- Problem statement -
Copy each line of the records below that mentions the word "family".

- Data to examine -
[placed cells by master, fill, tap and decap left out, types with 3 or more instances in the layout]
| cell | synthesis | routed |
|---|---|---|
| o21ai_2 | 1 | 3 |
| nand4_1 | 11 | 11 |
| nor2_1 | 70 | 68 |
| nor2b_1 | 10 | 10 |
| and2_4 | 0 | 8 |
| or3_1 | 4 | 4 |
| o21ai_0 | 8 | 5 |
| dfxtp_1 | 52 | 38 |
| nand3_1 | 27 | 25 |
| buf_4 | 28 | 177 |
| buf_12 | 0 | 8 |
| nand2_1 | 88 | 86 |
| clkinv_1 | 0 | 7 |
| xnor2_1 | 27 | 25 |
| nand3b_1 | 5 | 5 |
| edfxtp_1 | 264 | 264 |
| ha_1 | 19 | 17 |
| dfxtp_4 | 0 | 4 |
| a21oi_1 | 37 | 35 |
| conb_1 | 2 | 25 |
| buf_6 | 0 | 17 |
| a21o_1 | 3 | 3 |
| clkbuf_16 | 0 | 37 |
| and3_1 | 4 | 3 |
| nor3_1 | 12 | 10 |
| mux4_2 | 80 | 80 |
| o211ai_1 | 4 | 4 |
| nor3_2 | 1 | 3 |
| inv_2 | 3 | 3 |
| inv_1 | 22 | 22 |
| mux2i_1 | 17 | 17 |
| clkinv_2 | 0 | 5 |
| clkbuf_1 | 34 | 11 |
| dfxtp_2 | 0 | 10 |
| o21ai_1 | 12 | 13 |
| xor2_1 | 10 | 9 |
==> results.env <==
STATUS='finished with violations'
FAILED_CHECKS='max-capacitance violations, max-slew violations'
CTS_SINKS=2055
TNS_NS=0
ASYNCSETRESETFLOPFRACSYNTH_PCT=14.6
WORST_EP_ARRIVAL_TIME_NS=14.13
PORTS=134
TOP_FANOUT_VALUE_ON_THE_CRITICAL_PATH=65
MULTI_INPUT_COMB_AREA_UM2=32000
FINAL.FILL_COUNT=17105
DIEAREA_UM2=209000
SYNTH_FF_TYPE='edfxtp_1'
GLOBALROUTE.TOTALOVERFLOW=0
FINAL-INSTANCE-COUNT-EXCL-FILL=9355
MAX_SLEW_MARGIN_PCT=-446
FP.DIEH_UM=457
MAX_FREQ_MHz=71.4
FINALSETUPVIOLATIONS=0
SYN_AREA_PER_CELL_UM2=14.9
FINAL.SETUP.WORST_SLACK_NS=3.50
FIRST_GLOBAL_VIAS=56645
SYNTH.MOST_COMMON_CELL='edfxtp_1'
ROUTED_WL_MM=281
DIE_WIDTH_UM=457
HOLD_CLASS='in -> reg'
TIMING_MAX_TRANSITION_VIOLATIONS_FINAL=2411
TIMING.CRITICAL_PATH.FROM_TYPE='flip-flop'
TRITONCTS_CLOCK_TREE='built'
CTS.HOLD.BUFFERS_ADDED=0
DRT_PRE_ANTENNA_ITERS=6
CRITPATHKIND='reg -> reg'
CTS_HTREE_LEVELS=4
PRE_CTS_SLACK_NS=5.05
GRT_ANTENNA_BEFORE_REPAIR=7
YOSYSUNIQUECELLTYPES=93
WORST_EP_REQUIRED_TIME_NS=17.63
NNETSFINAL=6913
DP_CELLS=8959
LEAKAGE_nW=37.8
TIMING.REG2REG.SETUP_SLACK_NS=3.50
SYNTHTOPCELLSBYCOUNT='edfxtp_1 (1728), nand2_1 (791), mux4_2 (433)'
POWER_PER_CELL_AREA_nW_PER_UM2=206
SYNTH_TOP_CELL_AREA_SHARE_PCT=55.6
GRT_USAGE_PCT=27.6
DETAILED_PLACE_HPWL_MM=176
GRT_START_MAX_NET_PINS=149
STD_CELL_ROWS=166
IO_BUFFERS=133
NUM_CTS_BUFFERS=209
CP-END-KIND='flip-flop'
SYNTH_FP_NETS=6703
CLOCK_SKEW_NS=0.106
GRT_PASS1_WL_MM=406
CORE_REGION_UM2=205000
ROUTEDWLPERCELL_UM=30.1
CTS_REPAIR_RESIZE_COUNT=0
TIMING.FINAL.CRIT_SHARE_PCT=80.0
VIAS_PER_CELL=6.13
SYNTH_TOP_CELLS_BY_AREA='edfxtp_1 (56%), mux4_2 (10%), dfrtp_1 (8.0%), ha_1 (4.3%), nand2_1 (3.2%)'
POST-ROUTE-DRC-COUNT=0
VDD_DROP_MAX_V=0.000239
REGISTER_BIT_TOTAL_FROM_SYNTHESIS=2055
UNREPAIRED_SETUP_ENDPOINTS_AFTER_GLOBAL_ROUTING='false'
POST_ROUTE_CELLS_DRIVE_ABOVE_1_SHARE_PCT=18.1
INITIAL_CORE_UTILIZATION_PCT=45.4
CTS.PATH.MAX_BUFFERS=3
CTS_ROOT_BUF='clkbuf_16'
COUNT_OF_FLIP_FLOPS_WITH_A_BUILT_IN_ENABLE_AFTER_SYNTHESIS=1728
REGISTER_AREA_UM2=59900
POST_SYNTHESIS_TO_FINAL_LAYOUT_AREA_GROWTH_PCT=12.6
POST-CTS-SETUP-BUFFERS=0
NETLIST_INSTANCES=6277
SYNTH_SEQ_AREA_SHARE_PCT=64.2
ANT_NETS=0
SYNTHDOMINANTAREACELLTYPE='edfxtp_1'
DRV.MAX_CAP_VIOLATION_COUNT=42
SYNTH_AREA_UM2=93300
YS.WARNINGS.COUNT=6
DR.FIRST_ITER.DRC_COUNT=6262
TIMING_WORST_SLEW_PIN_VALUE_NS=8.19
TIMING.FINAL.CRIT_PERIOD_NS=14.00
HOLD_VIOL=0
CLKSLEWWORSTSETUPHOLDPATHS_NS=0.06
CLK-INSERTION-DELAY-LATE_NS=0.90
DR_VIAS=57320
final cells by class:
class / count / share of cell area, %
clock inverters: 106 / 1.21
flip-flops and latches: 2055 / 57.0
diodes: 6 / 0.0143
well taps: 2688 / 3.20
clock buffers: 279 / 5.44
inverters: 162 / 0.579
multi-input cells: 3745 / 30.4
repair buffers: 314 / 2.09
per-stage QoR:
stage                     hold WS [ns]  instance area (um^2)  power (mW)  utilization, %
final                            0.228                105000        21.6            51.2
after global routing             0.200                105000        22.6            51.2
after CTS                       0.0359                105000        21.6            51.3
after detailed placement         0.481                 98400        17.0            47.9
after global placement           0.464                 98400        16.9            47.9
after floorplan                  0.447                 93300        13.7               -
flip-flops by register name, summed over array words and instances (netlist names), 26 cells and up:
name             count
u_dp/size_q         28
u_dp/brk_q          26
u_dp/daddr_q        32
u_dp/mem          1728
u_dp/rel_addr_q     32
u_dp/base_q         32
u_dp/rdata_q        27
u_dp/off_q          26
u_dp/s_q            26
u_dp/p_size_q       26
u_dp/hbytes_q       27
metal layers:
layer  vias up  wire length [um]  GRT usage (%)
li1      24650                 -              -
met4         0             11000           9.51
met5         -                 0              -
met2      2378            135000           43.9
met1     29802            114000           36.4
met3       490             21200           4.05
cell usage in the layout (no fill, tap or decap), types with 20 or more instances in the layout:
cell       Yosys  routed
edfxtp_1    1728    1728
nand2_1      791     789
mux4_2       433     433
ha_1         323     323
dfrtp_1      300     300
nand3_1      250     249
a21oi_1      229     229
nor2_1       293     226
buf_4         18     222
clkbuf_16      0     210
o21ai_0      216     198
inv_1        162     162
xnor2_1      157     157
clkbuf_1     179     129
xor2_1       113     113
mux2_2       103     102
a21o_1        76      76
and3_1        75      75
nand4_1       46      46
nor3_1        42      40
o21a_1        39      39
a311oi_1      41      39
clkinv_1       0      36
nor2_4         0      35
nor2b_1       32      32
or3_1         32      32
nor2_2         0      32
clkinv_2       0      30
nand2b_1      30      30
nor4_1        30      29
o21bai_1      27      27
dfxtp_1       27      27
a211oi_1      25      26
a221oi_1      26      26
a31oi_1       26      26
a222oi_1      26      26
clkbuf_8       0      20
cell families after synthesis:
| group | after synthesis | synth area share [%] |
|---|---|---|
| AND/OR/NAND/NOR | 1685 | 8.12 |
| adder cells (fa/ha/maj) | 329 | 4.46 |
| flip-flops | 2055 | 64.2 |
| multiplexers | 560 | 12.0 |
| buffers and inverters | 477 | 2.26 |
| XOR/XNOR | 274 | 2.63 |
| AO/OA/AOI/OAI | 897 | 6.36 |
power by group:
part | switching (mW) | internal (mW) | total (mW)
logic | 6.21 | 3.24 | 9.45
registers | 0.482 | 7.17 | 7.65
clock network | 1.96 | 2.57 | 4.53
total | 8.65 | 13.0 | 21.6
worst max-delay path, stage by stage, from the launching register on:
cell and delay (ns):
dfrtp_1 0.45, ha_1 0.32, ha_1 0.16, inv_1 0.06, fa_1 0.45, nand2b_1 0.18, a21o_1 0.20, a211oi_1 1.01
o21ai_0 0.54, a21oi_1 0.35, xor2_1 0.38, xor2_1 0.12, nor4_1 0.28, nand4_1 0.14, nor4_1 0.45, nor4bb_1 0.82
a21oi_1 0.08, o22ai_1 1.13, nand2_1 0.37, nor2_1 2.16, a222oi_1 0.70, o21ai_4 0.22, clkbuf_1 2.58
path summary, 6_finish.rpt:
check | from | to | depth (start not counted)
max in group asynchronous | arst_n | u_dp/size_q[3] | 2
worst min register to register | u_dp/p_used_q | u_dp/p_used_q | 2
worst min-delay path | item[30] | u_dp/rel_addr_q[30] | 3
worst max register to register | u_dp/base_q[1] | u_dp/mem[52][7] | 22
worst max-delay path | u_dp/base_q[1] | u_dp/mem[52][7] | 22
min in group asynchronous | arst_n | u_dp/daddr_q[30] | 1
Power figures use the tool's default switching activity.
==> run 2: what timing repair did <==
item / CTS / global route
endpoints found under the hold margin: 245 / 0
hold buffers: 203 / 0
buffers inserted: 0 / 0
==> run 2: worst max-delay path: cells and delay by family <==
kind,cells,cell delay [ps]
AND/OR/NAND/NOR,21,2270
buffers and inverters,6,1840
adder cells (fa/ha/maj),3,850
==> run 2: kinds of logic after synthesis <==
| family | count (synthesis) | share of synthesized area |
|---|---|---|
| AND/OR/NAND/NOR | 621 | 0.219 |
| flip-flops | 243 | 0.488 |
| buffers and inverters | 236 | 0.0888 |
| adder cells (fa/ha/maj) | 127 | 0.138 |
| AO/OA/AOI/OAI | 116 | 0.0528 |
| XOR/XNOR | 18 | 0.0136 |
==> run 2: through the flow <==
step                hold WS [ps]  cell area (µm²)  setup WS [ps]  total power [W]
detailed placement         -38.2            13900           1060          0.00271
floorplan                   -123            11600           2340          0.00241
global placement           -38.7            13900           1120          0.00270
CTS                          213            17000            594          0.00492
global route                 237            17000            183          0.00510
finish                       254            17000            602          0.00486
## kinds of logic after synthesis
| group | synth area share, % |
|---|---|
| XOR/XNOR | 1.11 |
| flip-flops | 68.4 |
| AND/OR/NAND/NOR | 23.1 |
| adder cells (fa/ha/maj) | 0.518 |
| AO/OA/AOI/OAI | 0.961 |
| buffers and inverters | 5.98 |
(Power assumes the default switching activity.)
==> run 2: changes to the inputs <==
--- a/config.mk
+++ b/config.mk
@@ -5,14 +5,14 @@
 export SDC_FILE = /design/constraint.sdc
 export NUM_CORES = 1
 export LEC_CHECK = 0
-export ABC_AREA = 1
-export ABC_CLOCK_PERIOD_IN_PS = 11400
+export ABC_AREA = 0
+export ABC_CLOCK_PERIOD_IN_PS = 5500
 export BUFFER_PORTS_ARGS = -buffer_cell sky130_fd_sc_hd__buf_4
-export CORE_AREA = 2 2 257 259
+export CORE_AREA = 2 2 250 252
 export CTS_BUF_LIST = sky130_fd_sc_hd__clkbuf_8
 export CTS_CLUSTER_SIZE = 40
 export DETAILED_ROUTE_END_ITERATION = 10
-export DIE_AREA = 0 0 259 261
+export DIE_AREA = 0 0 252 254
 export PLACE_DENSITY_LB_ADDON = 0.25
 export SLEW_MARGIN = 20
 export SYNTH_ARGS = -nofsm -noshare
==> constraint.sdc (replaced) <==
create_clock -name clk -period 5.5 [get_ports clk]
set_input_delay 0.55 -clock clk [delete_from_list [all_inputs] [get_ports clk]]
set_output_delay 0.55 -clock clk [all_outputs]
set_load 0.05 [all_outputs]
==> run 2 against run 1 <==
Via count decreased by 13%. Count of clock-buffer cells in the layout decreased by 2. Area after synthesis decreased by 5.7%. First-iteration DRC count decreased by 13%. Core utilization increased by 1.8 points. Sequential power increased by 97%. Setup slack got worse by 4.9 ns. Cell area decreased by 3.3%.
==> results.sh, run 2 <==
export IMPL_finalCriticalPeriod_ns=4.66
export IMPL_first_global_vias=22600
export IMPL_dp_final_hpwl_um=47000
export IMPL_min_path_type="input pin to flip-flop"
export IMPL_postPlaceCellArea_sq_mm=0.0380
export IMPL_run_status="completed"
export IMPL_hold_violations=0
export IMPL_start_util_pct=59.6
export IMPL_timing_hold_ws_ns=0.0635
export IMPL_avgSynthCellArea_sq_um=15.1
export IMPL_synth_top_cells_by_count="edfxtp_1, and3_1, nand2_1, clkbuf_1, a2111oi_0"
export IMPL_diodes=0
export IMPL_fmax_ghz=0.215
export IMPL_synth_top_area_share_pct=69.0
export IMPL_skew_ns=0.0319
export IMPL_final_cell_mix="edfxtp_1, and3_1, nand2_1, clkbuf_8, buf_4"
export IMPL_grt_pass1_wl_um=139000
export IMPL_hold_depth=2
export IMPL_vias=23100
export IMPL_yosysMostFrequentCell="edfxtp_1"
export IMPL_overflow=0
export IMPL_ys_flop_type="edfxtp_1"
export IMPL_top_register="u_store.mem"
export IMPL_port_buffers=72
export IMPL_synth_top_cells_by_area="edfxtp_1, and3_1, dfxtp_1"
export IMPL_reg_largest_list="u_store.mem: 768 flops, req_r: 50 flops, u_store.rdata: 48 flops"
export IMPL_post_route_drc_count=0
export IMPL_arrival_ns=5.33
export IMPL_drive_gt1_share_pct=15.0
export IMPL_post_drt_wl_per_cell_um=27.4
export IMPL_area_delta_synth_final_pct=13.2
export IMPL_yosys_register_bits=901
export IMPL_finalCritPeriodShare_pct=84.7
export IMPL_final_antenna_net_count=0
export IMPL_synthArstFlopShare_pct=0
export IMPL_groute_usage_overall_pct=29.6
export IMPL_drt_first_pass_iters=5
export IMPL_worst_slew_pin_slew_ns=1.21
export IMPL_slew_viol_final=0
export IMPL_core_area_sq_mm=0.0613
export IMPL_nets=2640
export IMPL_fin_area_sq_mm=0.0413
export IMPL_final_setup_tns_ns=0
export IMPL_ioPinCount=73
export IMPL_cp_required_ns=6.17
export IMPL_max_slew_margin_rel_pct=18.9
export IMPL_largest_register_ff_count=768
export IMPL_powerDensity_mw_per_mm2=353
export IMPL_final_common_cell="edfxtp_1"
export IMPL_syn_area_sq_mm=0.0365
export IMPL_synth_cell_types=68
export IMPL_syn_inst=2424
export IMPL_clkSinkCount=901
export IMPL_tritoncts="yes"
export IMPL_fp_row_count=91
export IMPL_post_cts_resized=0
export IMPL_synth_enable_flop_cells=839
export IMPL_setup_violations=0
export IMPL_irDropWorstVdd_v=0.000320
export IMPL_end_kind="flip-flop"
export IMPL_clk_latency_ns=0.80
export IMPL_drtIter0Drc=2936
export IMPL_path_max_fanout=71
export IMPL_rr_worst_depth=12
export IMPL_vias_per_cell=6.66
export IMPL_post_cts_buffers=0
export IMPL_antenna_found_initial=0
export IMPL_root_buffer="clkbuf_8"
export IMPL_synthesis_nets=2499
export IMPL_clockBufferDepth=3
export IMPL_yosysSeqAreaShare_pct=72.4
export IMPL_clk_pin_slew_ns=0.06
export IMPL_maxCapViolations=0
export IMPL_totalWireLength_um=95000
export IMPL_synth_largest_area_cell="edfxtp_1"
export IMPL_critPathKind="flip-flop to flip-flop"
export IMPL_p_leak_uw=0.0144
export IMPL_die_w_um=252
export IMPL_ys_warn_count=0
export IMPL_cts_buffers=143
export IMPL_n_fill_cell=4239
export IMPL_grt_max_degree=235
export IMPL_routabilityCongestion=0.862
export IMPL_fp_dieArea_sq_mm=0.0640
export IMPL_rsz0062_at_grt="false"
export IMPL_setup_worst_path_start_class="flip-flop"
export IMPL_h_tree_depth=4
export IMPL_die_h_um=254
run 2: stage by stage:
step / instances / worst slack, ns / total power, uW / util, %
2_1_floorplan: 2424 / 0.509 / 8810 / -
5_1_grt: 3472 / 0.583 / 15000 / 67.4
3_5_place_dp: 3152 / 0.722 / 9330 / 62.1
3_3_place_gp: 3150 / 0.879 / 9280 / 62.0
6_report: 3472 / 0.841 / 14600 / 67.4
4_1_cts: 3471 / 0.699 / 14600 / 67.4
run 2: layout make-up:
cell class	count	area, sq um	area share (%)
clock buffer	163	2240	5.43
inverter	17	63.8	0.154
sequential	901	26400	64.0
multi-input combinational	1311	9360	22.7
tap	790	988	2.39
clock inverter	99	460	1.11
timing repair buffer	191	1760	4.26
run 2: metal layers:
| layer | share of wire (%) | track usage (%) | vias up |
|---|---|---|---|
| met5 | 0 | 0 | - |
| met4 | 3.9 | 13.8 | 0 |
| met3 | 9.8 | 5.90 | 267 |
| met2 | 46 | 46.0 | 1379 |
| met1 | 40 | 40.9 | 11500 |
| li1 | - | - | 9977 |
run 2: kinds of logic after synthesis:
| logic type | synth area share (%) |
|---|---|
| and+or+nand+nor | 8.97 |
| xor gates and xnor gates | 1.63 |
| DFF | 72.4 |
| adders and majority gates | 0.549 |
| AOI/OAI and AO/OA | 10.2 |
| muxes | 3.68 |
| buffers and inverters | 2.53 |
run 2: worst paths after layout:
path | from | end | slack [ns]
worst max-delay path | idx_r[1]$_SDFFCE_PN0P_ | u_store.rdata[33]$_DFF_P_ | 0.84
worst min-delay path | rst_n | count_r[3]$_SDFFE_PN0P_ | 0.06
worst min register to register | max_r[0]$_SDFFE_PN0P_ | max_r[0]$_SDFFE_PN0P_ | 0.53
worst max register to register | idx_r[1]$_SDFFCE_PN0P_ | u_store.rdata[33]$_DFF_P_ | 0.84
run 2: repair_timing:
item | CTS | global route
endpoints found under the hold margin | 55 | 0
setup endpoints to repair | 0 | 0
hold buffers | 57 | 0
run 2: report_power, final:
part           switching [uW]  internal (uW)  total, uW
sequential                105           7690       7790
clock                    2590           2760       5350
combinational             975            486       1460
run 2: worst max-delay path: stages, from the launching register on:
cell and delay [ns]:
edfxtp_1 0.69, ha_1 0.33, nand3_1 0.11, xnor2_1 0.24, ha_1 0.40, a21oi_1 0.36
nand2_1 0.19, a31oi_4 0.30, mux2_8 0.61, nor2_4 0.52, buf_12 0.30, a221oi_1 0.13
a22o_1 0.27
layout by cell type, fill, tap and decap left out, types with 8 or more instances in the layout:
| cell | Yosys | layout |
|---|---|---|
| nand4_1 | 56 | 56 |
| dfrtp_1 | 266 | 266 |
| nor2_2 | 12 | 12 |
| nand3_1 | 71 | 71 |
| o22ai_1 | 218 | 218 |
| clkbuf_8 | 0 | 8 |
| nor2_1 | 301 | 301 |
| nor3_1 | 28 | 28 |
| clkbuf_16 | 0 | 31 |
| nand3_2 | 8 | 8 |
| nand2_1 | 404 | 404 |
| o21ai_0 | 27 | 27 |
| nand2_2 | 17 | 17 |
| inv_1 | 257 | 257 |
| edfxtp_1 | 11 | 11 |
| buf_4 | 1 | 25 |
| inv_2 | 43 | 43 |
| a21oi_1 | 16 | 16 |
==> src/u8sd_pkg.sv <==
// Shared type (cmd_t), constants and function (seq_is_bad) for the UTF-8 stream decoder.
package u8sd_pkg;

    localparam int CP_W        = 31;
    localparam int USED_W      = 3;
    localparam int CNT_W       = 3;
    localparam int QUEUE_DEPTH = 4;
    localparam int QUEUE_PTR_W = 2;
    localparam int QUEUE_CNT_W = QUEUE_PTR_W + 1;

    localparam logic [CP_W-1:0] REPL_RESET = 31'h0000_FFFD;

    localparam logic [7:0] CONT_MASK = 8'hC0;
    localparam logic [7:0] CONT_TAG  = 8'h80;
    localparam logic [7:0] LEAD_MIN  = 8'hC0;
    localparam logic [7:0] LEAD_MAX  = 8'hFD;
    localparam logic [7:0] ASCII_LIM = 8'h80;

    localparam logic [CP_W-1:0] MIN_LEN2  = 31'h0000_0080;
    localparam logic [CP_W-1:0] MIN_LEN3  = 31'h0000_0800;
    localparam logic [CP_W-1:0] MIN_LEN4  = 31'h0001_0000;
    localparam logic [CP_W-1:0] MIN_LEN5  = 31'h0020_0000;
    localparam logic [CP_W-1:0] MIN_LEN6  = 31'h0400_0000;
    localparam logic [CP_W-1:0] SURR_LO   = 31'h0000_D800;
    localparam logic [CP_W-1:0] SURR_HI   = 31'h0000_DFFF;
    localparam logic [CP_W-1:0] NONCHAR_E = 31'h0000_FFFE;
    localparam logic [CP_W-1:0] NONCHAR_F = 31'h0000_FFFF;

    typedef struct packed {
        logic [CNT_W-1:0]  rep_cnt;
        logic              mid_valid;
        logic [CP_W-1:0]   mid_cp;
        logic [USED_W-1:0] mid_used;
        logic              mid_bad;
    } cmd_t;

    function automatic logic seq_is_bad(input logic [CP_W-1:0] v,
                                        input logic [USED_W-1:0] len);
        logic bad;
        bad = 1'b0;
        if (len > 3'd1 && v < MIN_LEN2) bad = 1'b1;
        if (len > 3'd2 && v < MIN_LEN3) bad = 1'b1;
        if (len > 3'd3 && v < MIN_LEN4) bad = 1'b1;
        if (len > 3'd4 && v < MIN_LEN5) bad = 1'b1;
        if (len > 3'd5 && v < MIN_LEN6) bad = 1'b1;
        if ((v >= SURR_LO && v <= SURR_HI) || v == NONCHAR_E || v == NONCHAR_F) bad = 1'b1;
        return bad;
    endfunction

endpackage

- Reply to the task -
==> run 2: worst max-delay path: cells and delay by family <==
| family | count (synthesis) | share of synthesized area |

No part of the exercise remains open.